Tonight I feel better than I have in a long time. Summer decides itself as a break, and drips purpose - despite me having no schedule to speak of that would be affected by the season change, I am nostalgic and motivated artistically. I hear songs on the radio that I like; I answer phone calls from friends and talk at length or briefly, for no particular reason other than to enjoy one another. Tomorrow I plan to use a bleach pen to draw on my clothes - the possibilities are endless with this and I am brimming with ideas. I've worn big chunky wedges and tight shorts. It all feels so terribly important again, like it used to. I love this feeling.
Comments: Add Your Own.

Wednesday, May 22nd, 2013

Subject:So on and so forth
Time:5:11 pm.
Mood:Really?.
I mentioned that the whole Iowa story as it were cannot be relayed in one livejournal post, nor can it perhaps ever been done full justice by any of my attempts to do it so. I like to think of it, on better days, as an exciting challenge! I literally cannot make this shit up, and lawdy, it deserves telling. For today let us just visit this link and digest the fact that at one point I was engaged, yes! to the man on the right:

http://www.cbs2iowa.com/news/features/crime/stories/eastern-iowa-most-wanted-42-78.shtml
Comments: Add Your Own.

Sunday, May 19th, 2013

Subject:Hike.
Time:5:45 am.
Mood:stoked.
We hiked to Eagle Peak on Mount Diablo yesterday. I bounced up as though it were nothing, and at times it was miserable, but in general I felt more alive than I have in a long time. This week has been a rough one. With a generally clearer head comes, of course, the shitty depression we use distraction to avoid. When that runs out well, kid, there you are. A hike reminded me that my body is resilient as fuck, and the realization is proof that my mind also is. I've been working out regularly and the changes are genuinely impressive, especially to Andrew, who knows my body and has a doctor's and personal trainer's knowledge of these things, for real. He also is my gym partner and his relationship with and understanding of food and nutrition has helped me immensely. I am healthier than I have ever been in my adult life. This is our first of many hikes of the season, including Mount Whitney, which is just over a month away.

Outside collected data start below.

`src/rtl/dac_volt_gen.sv`:
```
// Voltage-to-DAC code generator: converts a signed millivolt request into an
// 8-bit offset-binary code and drives it to a parallel DAC with a divided clock.
module dac_volt_gen #(
   parameter logic [7:0]  M        = 8'd127,
   parameter logic [12:0] VOLT_MAX = 13'd5000,
   parameter int          CLK_DIV  = 25
) (
   input  logic        sys_clk,
   input  logic        sys_rst_n,
   input  logic        volt_valid,
   input  logic        volt_sign,
   input  logic [12:0] volt_mag,
   output logic        volt_ready,
   output logic        conv_done,
   output logic        da_clk,
   output logic [7:0]  da_data
);

   typedef enum logic [1:0] {IDLE, LOAD, DIV, OUT} state_t;

   localparam int            CW        = $clog2(CLK_DIV);
   localparam logic [CW-1:0] CNT_LAST  = CW'(CLK_DIV - 1);
   localparam logic [20:0]   POS_GAIN  = 21'(8'd255 - M);
   localparam logic [20:0]   ZERO_OFS  = 21'(VOLT_MAX) * 21'(M);
   localparam logic [13:0]   DIVISOR   = 14'(VOLT_MAX);
   localparam logic [4:0]    LAST_ITER = 5'd20;

   state_t        state;
   state_t        state_nxt;
   logic          sign_q;
   logic [12:0]   mag_q;
   logic [20:0]   num;
   logic [12:0]   rem;
   logic [7:0]    quo;
   logic [4:0]    iter;
   logic [7:0]    code_hold;
   logic [CW-1:0] div_cnt;
   logic [13:0]   rem_sh;
   logic          rem_ge;

   assign volt_ready = (state == IDLE);

   // NOTE: sequential state uses <= so every register samples pre-edge values.
   always_ff @(posedge sys_clk or negedge sys_rst_n) begin
      if (!sys_rst_n) state <= IDLE;
      else            state <= state_nxt;
   end

   // NOTE: the default assignment first keeps this block free of inferred latches.
   always_comb begin
      state_nxt = state;
      case (state)
         IDLE:    if (volt_valid) state_nxt = LOAD;
         LOAD:    state_nxt = DIV;
         DIV:     if (iter == LAST_ITER) state_nxt = OUT;
         OUT:     state_nxt = IDLE;
         default: state_nxt = IDLE;
      endcase
   end

   // Restoring divide step: bring down the next numerator bit, subtract if it fits.
   assign rem_sh = {rem, num[20]};
   assign rem_ge = (rem_sh >= DIVISOR);

   always_ff @(posedge sys_clk or negedge sys_rst_n) begin
      if (!sys_rst_n) begin
         sign_q    <= 1'b0;
         mag_q     <= '0;
         num       <= '0;
         rem       <= '0;
         quo       <= '0;
         iter      <= '0;
         code_hold <= M;
         conv_done <= 1'b0;
      end else begin
         conv_done <= 1'b0;
         case (state)
            IDLE: begin
               if (volt_valid) begin
                  sign_q <= volt_sign;
                  mag_q  <= (volt_mag > VOLT_MAX) ? VOLT_MAX : volt_mag;
               end
            end
            LOAD: begin
               num  <= sign_q ? 21'(VOLT_MAX - mag_q) * 21'(M)
                              : 21'(mag_q) * POS_GAIN + ZERO_OFS;
               rem  <= '0;
               quo  <= '0;
               iter <= '0;
            end
            DIV: begin
               rem  <= rem_ge ? 13'(rem_sh - DIVISOR) : rem_sh[12:0];
               num  <= {num[19:0], 1'b0};
               quo  <= {quo[6:0], rem_ge};
               iter <= iter + 5'd1;
            end
            OUT: begin
               code_hold <= quo;
               conv_done <= 1'b1;
            end
            default: ;
         endcase
      end
   end

   // Free-running DAC clock; the code is updated on its falling edge so it is
   // stable for a full half-period before the DAC samples on the rising edge.
   always_ff @(posedge sys_clk or negedge sys_rst_n) begin
      if (!sys_rst_n) begin
         div_cnt <= '0;
         da_clk  <= 1'b0;
         da_data <= M;
      end else if (div_cnt == CNT_LAST) begin
         div_cnt <= '0;
         da_clk  <= ~da_clk;
         if (da_clk) da_data <= code_hold;
      end else begin
         div_cnt <= div_cnt + CW'(1);
      end
   end

endmodule
```
`config.mk`:
```
export PLATFORM = sky130hd
export DESIGN_NAME = dac_volt_gen
export DESIGN_NICKNAME = d
export VERILOG_FILES = /design/src/rtl/dac_volt_gen.sv
export SDC_FILE = /design/constraint.sdc
export NUM_CORES = 1
export LEC_CHECK = 0
export ABC_AREA = 1
export BUFFER_PORTS_ARGS = -buffer_cell sky130_fd_sc_hd__buf_2
export CORE_MARGIN = 10
export CORE_UTILIZATION = 50
export CTS_CLUSTER_DIAMETER = 40
export DETAILED_ROUTE_END_ITERATION = 16
export PLACE_DENSITY = 0.64
export SLEW_MARGIN = 15
export SYNTH_ARGS = -nofsm -noshare
export SYNTH_HDL_FRONTEND = slang
export SYNTH_SLANG_ARGS = --single-unit
```
`constraint.sdc`:
```
create_clock -name sys_clk -period 6.1 [get_ports sys_clk]
set_input_delay 0.915 -clock sys_clk [delete_from_list [all_inputs] [get_ports sys_clk]]
set_output_delay 0.915 -clock sys_clk [all_outputs]
set_load 0.005 [all_outputs]
```
==> flow_summary.yaml, run 1 <==
cts:
  insertion_delay_ns: 0.34
  hold_buffers: 0
  cts.clk_slew.worst_paths_ns: 0.07
  cts.sinks: 86
  cts_tree: "built"
  cts_buffer_depth: 2
  cts_max_level: 3
  cts_buffers: 9
  cts-root-buf: "clkbuf_16"
sta:
  fin_crit_ns: 5.66
  fin_ws_ns: 0.437
  rsz0062_at_grt: "no"
  finalCritPeriodShare_pct: 92.8
  tightest_slew_ns: 0.961
  hold_viol: 0
  fin_setup_tns_ns: 0
  maxSlewViolCount: 0
  maxSlewHeadroom_pct: 35.9
  finClkSkew_ns: 0.0119
  timing.fmax_mhz: 177
  finalSetupViolations: 0
worst_setup_path:
  worst_setup_path_end_kind: "flip-flop"
  cp.required_ns: 6.33
  critical_path.most_common_cell: "inv_1"
  r2r_cells: 27
  critPathKind: "reg -> reg"
  rr_endpoint: "num[14]$_DFFE_PN0P_"
  path_depth: 27
  ff2ff_setup_slack_ns: 0.44
  max_stage_delay_ns: 0.55
  critPathMaxFanout: 6
  crit_path_top_delay_cell: "fa_1"
  cp_top_family: "adder cells"
  worstSetupStartpointType: "flip-flop"
  r2r_start: "mag_q[5]$_DFFE_PN0P_"
  path_buf_inv: 7
  worstPathArrival_ns: 5.89
synthesis:
  synth_most_common_cell: "inv_1"
  yosysWarnings: 0
  synth_edf_count: 0
  synth_top_family_by_area: "adder cells"
  synth.ff_latch_count: 86
  synth_compound_area_share_pct: 14.7
  synth-async-reset-ratio_pct: 100
  synth_cell_types: 46
  synth_top_flop_cell: "dfrtp_1"
  synth_common_cells: "inv_1, nand2_1, o21ai_0"
  synth_xor_area_share_pct: 5.48
  syn-cell-area_mm2: 0.00717
  synth_fp_nets: 1017
  synth_top_area_cell: "dfrtp_1"
  synth.area.top_cells: "dfrtp_1, fa_1, inv_1"
  synth_mux_area_share_pct: 0.157
  synth_area_per_cell_um2: 7.91
  yosysSeqAreaShare_pct: 30.2
  synth_fa_ha_area_share_pct: 20.8
  syn_inst: 907
  synthSimpleGateAreaFrac_pct: 18.0
  yosysTopAreaCellShare_pct: 25.1
detailed_routing:
  drt-initial-drc-count: 404
  drt-total-wl_mm: 16.9
  num_vias: 5848
  first_pass_iters: 5
  ant_nets: 0
  routed_via_density: 5.20
  drc: 0
  wire_per_inst_um: 15.0
grt:
  grt_pass1_vias: 5888
  antenna_found_initial: 0
  grt_pass1_wl_mm: 29.3
  grt_overflow: 0
  grt_use_total_pct: 17.9
  grt_max_degree: 78
placed_design:
  io_buffers: 27
  place_inst: 1109
  dp_hpwl_mm: 13.4
  gp_congestion: 0.897
  post-place-ws_ns: 0.393
run:
  drv_cap: 0
die:
  core_mm2: 0.0140
  io_pins: 28
  die_area_mm2: 0.0195
  die_y_um: 140
  rows: 43
  initial_utilization_pct: 51.3
  die_w_um: 140
finish:
  layout-drive-gt1-share_pct: 11.0
  final_cells: 1125
  final_nets: 1050
  area_growth_pct: 9.47
  num_antenna_cells: 0
min_path:
  hold_path.class: "in -> async"
status:
  status: "finished clean"
kinds of logic (layout without fill, tap and decap cells):
| logic type | count (synthesis) | after routing |
|---|---|---|
| simple gates | 295 | 295 |
| buf+inv | 202 | 240 |
| compound gates | 186 | 186 |
| fa+ha+maj | 93 | 93 |
| flops | 86 | 86 |
| xor+xnor | 44 | 44 |
| mux | 1 | 1 |
placed cells by master, fill, tap and decap left out, drive strengths merged, types with 6 or more instances in the layout:
| cell type | count |
|---|---|
| inv | 186 |
| nand2 | 185 |
| o21ai | 88 |
| dfrtp | 72 |
| ha | 49 |
| nand3 | 46 |
| nor2 | 45 |
| fa | 44 |
| a21oi | 42 |
| buf | 37 |
| xor2 | 35 |
| o22ai | 17 |
| dfstp | 14 |
| o211ai | 11 |
| xnor2 | 9 |
| clkbuf | 9 |
| nor3 | 8 |
| a21o | 7 |
| clkinv | 6 |
final cells by class:
class	count	area [um^2]
Clock buffer	9	225
Clock inverter	7	72.6
Fill cell	1335	6140
Inverter	187	702
Multi-Input combinational cell	619	4240
Sequential cell	86	2170
Tap cell	180	225
Timing Repair Buffer	37	213
worst register-to-register path, stage by stage, from the launching register on:
cell	delay [ns]
dfrtp_1	0.43
inv_2	0.14
ha_1	0.27
inv_1	0.06
nor2_1	0.11
nand2_2	0.10
xor2_1	0.38
inv_1	0.17
nand2_1	0.11
nand2_1	0.12
xor2_1	0.18
fa_1	0.49
inv_1	0.05
fa_1	0.53
inv_1	0.05
fa_1	0.55
inv_1	0.05
ha_1	0.37
a21oi_1	0.21
o21ai_0	0.11
inv_1	0.06
nand2_1	0.08
a31oi_1	0.29
o21ai_0	0.15
o21ai_0	0.23
nand3_1	0.12
nand2_1	0.09
nand2_1	0.05
through the flow:
stage / utilization (%) / instance area [um^2] / hold slack (ns)
floorplan: - / 7170 / 0.434
global placement: 54.0 / 7550 / 0.450
detailed placement: 54.0 / 7550 / 0.464
CTS: 56.1 / 7850 / 0.385
global route: 56.1 / 7850 / 0.383
finish: 56.1 / 7850 / 0.390
state kept, by name (all words and copies together) (netlist names):
| signal | count |
|---|---|
| quo | 8 |
| num | 21 |
| mag_q | 13 |
| div_cnt | 5 |
| state | 2 |
| iter | 5 |
| conv_done | 1 |
| code_hold | 8 |
| da_data | 8 |
| da_clk | 1 |
| sign_q | 1 |
| rem | 13 |
how the worst max path moves through the flow:
stage | to | startpoint | slack, ns
after floorplan | num[17]$_DFFE_PN0P_ | mag_q[0]$_DFFE_PN0P_ | 1.02
after global placement | num[14]$_DFFE_PN0P_ | mag_q[0]$_DFFE_PN0P_ | 0.42
after detailed placement | num[14]$_DFFE_PN0P_ | mag_q[0]$_DFFE_PN0P_ | 0.39
after CTS | num[16]$_DFFE_PN0P_ | mag_q[0]$_DFFE_PN0P_ | 0.39
after global routing | num[14]$_DFFE_PN0P_ | mag_q[5]$_DFFE_PN0P_ | 0.008
final | num[14]$_DFFE_PN0P_ | mag_q[5]$_DFFE_PN0P_ | 0.44
per-layer routing:
layer | GRT usage, % | wire [um]
met2 | 30.3 | 8220
met3 | 3.30 | 630
met1 | 23.3 | 7900
met4 | 3.53 | 160
met5 | 0 | 0
what timing repair did:
item,in CTS,in global routing
gates resized for setup,0,1
endpoints found under the setup margin,0,3
buffers inserted,0,0
Power of run 1 is not shown: default switching activity piles up to over one toggle a cycle in this logic, so the estimate is an artifact.
==> run 2, diff against run 1 <==
--- a/config.mk
+++ b/config.mk
@@ -5,7 +5,6 @@
 export SDC_FILE = /design/constraint.sdc
 export NUM_CORES = 1
 export LEC_CHECK = 0
-export ABC_AREA = 1
 export BUFFER_PORTS_ARGS = -buffer_cell sky130_fd_sc_hd__buf_2
 export CORE_MARGIN = 10
 export CORE_UTILIZATION = 50
==> run 2 against run 1 <==
Compared with the run above: largest cell class unchanged; via count decreased by 7.1%; register-to-register slack got worse by 0.08 ns; final area increased by 0.92%; area after synthesis increased by 1.6%; wire length decreased by 6.9%; final cell count decreased by 11%; critical path depth decreased by 6.
==> flow_summary.yaml, run 2 <==
status:
  status: "finished clean"
detailed_routing:
  num_vias: 5430
  drc: 0
  drt-total-wl_mm: 15.7
  ant_nets: 0
  first_pass_iters: 5
  routed_via_density: 5.41
  drt-initial-drc-count: 381
  wire_per_inst_um: 15.7
worst_setup_path:
  critPathMaxFanout: 9
  rr_endpoint: "num[20]$_DFFE_PN0P_"
  max_stage_delay_ns: 0.68
  path_buf_inv: 3
  cp_top_family: "adder cells"
  cp_cell_sequence: "buf_4 > or4_2 > nand2_1 > ha_1 > nand2_1 > nand2_1 > ha_1 > xor2_1 > fa_1 > inv_1 > fa_1 > inv_1 > ha_1 > a21oi_1 > o211ai_1 > a21oi_1 > a211oi_1 > o41ai_2 > xnor2_1 > xnor2_1 > o21ai_1"
  crit_path_top_delay_cell: "or4_2"
  r2r_start: "mag_q[0]$_DFFE_PN0P_"
  cp.required_ns: 6.32
  r2r_cells: 21
  ff2ff_setup_slack_ns: 0.35
  worstSetupStartpointType: "flip-flop"
  worstPathArrival_ns: 5.96
  critPathKind: "reg -> reg"
  worst_setup_path_end_kind: "flip-flop"
min_path:
  hold_path_depth: 1
  hold_path.class: "reg -> reg"
  hp-start: "div_cnt[0]$_DFF_PN0_"
  whs_endpoint: "div_cnt[0]$_DFF_PN0_"
finish:
  largest_reg_flops: 21
  layout-drive-gt1-share_pct: 14.3
  top_regs: "num x21, mag_q x13, rem x13"
  final_area_mm2: 0.00793
  layout_commonest_cell: "inv_1"
  area_growth_pct: 8.76
  seqCellArea_mm2: 0.00217
  regMostFlops: "num"
  multi_input_area_mm2: 0.00443
  final_cell_mix: "inv_1, dfrtp_1, o21ai_0, nand2_1, ha_1"
  final_nets: 925
  num_antenna_cells: 0
  fillCellCount: 1290
cts:
  cts_max_level: 3
  cts-root-buf: "clkbuf_16"
  hold_buffers: 0
  cts_buffers: 9
  insertion_delay_ns: 0.34
  cts_buffer_depth: 2
  cts_tree: "built"
  cts.sinks: 86
  cts.clk_slew.worst_paths_ns: 0.07
synthesis:
  synth_top_area_cell: "dfrtp_1"
  synth_top_flop_cell: "dfrtp_1"
  synth_edf_count: 0
  yosysTopAreaCellShare_pct: 24.7
  synth_most_common_cell: "inv_1"
  synth.area.top_cells: "dfrtp_1, fa_1, ha_1"
  synth_cell_types: 71
  syn_inst: 793
  synth_common_cells: "inv_1, dfrtp_1, o21ai_0"
  synth-async-reset-ratio_pct: 100
  syn-cell-area_mm2: 0.00729
  yosysSeqAreaShare_pct: 29.8
  synth.ff_latch_count: 86
  synth_fp_nets: 903
  synth_area_per_cell_um2: 9.19
  yosysWarnings: 0
placed_design:
  io_buffers: 27
  place_area_mm2: 0.00755
  dp_hpwl_mm: 12.2
  gp_congestion: 0.892
sta:
  maxSlewViolCount: 0
  rsz0062_at_grt: "no"
  maxSlewHeadroom_pct: 38.7
  finalCritPeriodShare_pct: 94.2
  finClkSkew_ns: 0.00888
  timing.fmax_mhz: 174
  fin_setup_tns_ns: 0
  fin_crit_ns: 5.75
  hold_viol: 0
  finalSetupViolations: 0
  tightest_slew_ns: 0.920
die:
  io_pins: 28
  die_area_mm2: 0.0198
  die_y_um: 141
  rows: 44
  initial_utilization_pct: 50.5
  die_w_um: 141
  core_mm2: 0.0144
grt:
  grt_pass1_wl_mm: 27.2
  grt_use_total_pct: 16.2
  grt_pass1_vias: 5565
  grt_max_degree: 87
  antenna_found_initial: 0
  grt_overflow: 0
run:
  drv_cap: 0
[run 2: worst max-delay path by stage]
| stage | startpoint | endpoint | slack (ns) | cells after the start |
|---|---|---|---|---|
| floorplan | mag_q[5]$_DFFE_PN0P_ | num[20]$_DFFE_PN0P_ | 0.1 | 22 |
| global placement | mag_q[0]$_DFFE_PN0P_ | num[17]$_DFFE_PN0P_ | 0.37 | 21 |
| detailed placement | mag_q[1]$_DFFE_PN0P_ | num[20]$_DFFE_PN0P_ | 0.30 | 22 |
| CTS | mag_q[1]$_DFFE_PN0P_ | num[20]$_DFFE_PN0P_ | 0.29 | 22 |
| global route | mag_q[5]$_DFFE_PN0P_ | num[20]$_DFFE_PN0P_ | 0.004 | 22 |
| finish | mag_q[0]$_DFFE_PN0P_ | num[20]$_DFFE_PN0P_ | 0.35 | 21 |
[run 2: layer usage]
layer	routed length, um	vias to the layer above	global-route usage [%]
met5	0	-	0
li1	-	2676	-
met4	250	0	4.62
met1	7280	2644	21.1
met3	442	18	2.25
met2	7770	92	27.3
[run 2: repair_timing]
item | CTS | global route
setup buffers | 0 | 2
setup endpoints to repair | 0 | 4
gates resized for setup | 0 | 6
[run 2: through the flow]
step / worst slack, ns / hold slack, ns / std cells / util, %
floorplan: 0.0979 / 0.455 / 793 / -
global placement: 0.366 / 0.468 / 986 / 52.4
detailed placement: 0.298 / 0.484 / 986 / 52.4
CTS: 0.289 / 0.495 / 1002 / 54.5
global route: 0.00444 / 0.528 / 1004 / 54.9
finish: 0.354 / 0.496 / 1004 / 54.9
[run 2: logic make-up (layout without fill, tap and decap cells)]
logic type / count (synthesis) / after routing / share of synthesized area (%)
xor gates and xnor gates: 70 / 70 / 8.98
AOI/OAI and AO/OA: 186 / 186 / 15.8
buffers and inverters: 171 / 198 / 9.96
DFF: 86 / 86 / 29.8
and+or+nand+nor: 157 / 157 / 10.5
muxes: 29 / 29 / 4.36
adders and majority gates: 94 / 94 / 20.6
[run 2: area by class of cell]
cell class,count,share of cell area [%]
tap,184,2.90
multi-input combinational,536,56.0
clock inverter,7,1.09
inverter,140,6.63
sequential,86,27.4
timing repair buffer,42,3.20
clock buffer,9,2.84
Power of run 2 is left out for the same reason.
==> run 3, diff against run 2 <==
--- a/config.mk
+++ b/config.mk
@@ -5,12 +5,12 @@
 export SDC_FILE = /design/constraint.sdc
 export NUM_CORES = 1
 export LEC_CHECK = 0
-export BUFFER_PORTS_ARGS = -buffer_cell sky130_fd_sc_hd__buf_2
 export CORE_MARGIN = 10
 export CORE_UTILIZATION = 50
 export CTS_CLUSTER_DIAMETER = 40
 export DETAILED_ROUTE_END_ITERATION = 16
-export PLACE_DENSITY = 0.64
+export DONT_BUFFER_PORTS = 1
+export PLACE_DENSITY = 0.62
 export SLEW_MARGIN = 15
 export SYNTH_ARGS = -nofsm -noshare
 export SYNTH_HDL_FRONTEND = slang
==> constraint.sdc (replaced) <==
create_clock -name sys_clk -period 5.85 [get_ports sys_clk]
set_input_delay 0.8775 -clock sys_clk [delete_from_list [all_inputs] [get_ports sys_clk]]
set_output_delay 0.8775 -clock sys_clk [all_outputs]
set_load 0.005 [all_outputs]
==> run 3 against run 2 <==
Compared with the run above: via count down 2.6%; global-route usage down 0.074 points; first-iteration DRC count down 25%; fmax up 2.2%.
==> flow_summary.yaml, run 3 (synthesized netlist as in run 2, its figures left out) <==
worst_setup_path:
  worstSetupStartpointType: "flip-flop"
  r2r_cells: 23
  critPathKind: "reg -> reg"
  r2r_start: "mag_q[6]$_DFFE_PN0P_"
  crit_start: "mag_q[6]$_DFFE_PN0P_"
  rr_endpoint: "num[20]$_DFFE_PN0P_"
  worst_setup_path_end_kind: "flip-flop"
  worstPathArrival_ns: 5.85
  cp.required_ns: 6.08
  critPathMaxFanout: 5
  ff2ff_setup_slack_ns: 0.23
sta:
  hold_viol: 0
  finClkSkew_ns: 0.00984
  finalCritPeriodShare_pct: 96.1
  finalSetupViolations: 0
  timing.hold.ws_ns: 0.233
  fin_crit_ns: 5.62
  timing.fmax_mhz: 178
  maxSlewHeadroom_pct: 50.7
  maxSlewViolCount: 0
  tightest_slew_ns: 0.739
status:
  status: "finished clean"
cts:
  cts_tree: "built"
  cts.clk_slew.worst_paths_ns: 0.07
  cts_max_level: 3
  cts_buffer_depth: 2
  cts-root-buf: "clkbuf_16"
  cts.sinks: 86
  insertion_delay_ns: 0.34
  cts_buffers: 9
finish:
  regMostFlops: "num"
  area_growth_pct: 7.83
  layout-drive-gt1-share_pct: 12.9
  final_nets: 905
  final_core_util_pct: 54.5
  multi_input_area_mm2: 0.00447
  num_antenna_cells: 0
  largest_reg_flops: 21
  seqCellArea_mm2: 0.00217
  layout_commonest_cell: "inv_1"
  fillCellCount: 1318
  top_regs: "num x21, mag_q x13, rem x13"
  final_cell_mix: "inv_1, dfrtp_1, o21ai_0, nand2_1, ha_1"
die:
  initial_utilization_pct: 50.5
  die_w_um: 141
  rows: 44
  die_y_um: 141
  io_pins: 28
  die_area_mm2: 0.0198
  core_mm2: 0.0144
placed_design:
  io_buffers: 0
  dp_hpwl_mm: 12.3
  gp_congestion: 0.884
detailed_routing:
  drc: 0
  drt-total-wl_mm: 15.9
  routed_via_density: 5.38
  ant_nets: 0
  num_vias: 5290
  first_pass_iters: 4
  wire_per_inst_um: 16.1
  drt-initial-drc-count: 285
grt:
  grt_max_degree: 87
  grt_pass1_vias: 5421
  grt_pass1_wl_mm: 26.7
  grt_overflow: 0
  antenna_found_initial: 0
  grt_use_total_pct: 16.1
run:
  drv_cap: 0
min_path:
  hold_path.class: "in -> async"
==> run 3: critical path, stage by stage, from the launching register on <==
cell and delay, ns:
dfrtp_1 0.43, inv_1 0.11, ha_1 0.21, or2b_2 0.32, o21a_1 0.25, o22a_2 0.28
xnor2_1 0.28, buf_4 0.19, xnor2_1 0.07, fa_1 0.49, inv_1 0.06, fa_1 0.53
inv_1 0.06, fa_1 0.55, inv_1 0.05, ha_1 0.38, inv_1 0.10, o21ai_0 0.26
nand2_1 0.08, o21ai_0 0.31, o41ai_2 0.11, xnor2_1 0.19, xnor2_1 0.14, o21ai_1 0.07
==> run 3: per-stage QoR <==
step | setup TNS, ns | worst slack, ns | instances | area [um^2]
2_1_floorplan | 0 | 0.167 | 793 | 7290
3_3_place_gp | 0 | 0.254 | 966 | 7470
3_5_place_dp | 0 | 0.136 | 966 | 7470
4_1_cts | 0 | 0.104 | 982 | 7770
5_1_grt | -0.0136 | -0.0136 | 984 | 7860
6_report | 0 | 0.226 | 984 | 7860
==> run 3: area by class of cell <==
type | instances | share of cell area [%]
multi-input cells | 536 | 56.8
flip-flops and latches | 86 | 27.6
inverters | 140 | 6.69
well taps | 184 | 2.93
clock buffers | 9 | 2.87
repair buffers | 22 | 2.10
clock inverters | 7 | 0.971
==> run 3: metal layers <==
layer  track usage, %  wire length (um)  part of all wire (%)  vias up
met1             20.7              7110                    45     2552
met2             26.9              7770                    49      104
met4             4.51               227                   1.4        0
met3             3.06               756                   4.8       10
met5                0                 0                     0        -
li1                 -                 -                     -     2624
==> run 3: how the worst max path moves through the flow <==
stage          slack [ns]  cells past startpoint             endpoint
6_report             0.23                     23  num[20]$_DFFE_PN0P_
5_1_grt             -0.01                     23  num[19]$_DFFE_PN0P_
4_1_cts              0.10                     20  num[20]$_DFFE_PN0P_
3_5_place_dp         0.14                     20  num[20]$_DFFE_PN0P_
3_3_place_gp         0.25                     20  num[20]$_DFFE_PN0P_
2_1_floorplan        0.17                     22  num[20]$_DFFE_PN0P_
==> run 3: repair_timing <==
action / in CTS / in global routing
setup endpoints to repair: 0 / 10
hold buffers: 0 / 0
setup buffers: 0 / 2
gates resized for setup: 0 / 12
Power of run 3 is left out for the same reason.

Also, I look like someone's goofy kid brother or, as my buddy Molly pointed out, a character in a remake of Stand By Me (Teddy Duchamp, natch), but do you see that pump? I have muscle tone!
Comments: Read 2 orAdd Your Own.

Saturday, May 18th, 2013

Subject:I still give a pretty big shit about music, too.
Time:12:27 pm.
Mood:I don't belong anywhere..
I forgot to take advantage of the music option on here! One of the most telling parts of my history here written, for sure. Lately I'm in love with a band called Hiss Golden Messenger. I've not heard a song by them that didn't impress me. I guess they recently put out something new and it's incredible, but here's a soundcloud link to some other jams. Just listen to them.

https://soundcloud.com/hissgoldenmessenger
Comments: Add Your Own.

Friday, November 4th, 2011

Subject:yeah... no.
Time:6:33 am.
Mood: drained.
Okay. In twenty-some hours I will be frantically trying to fogure out which bus gets me to the cedar rapids airport, but that's's beside the point. And speaking of the point, there really isn't one here. I'm just a uterus-possesing person who is trying to pack for a trip home.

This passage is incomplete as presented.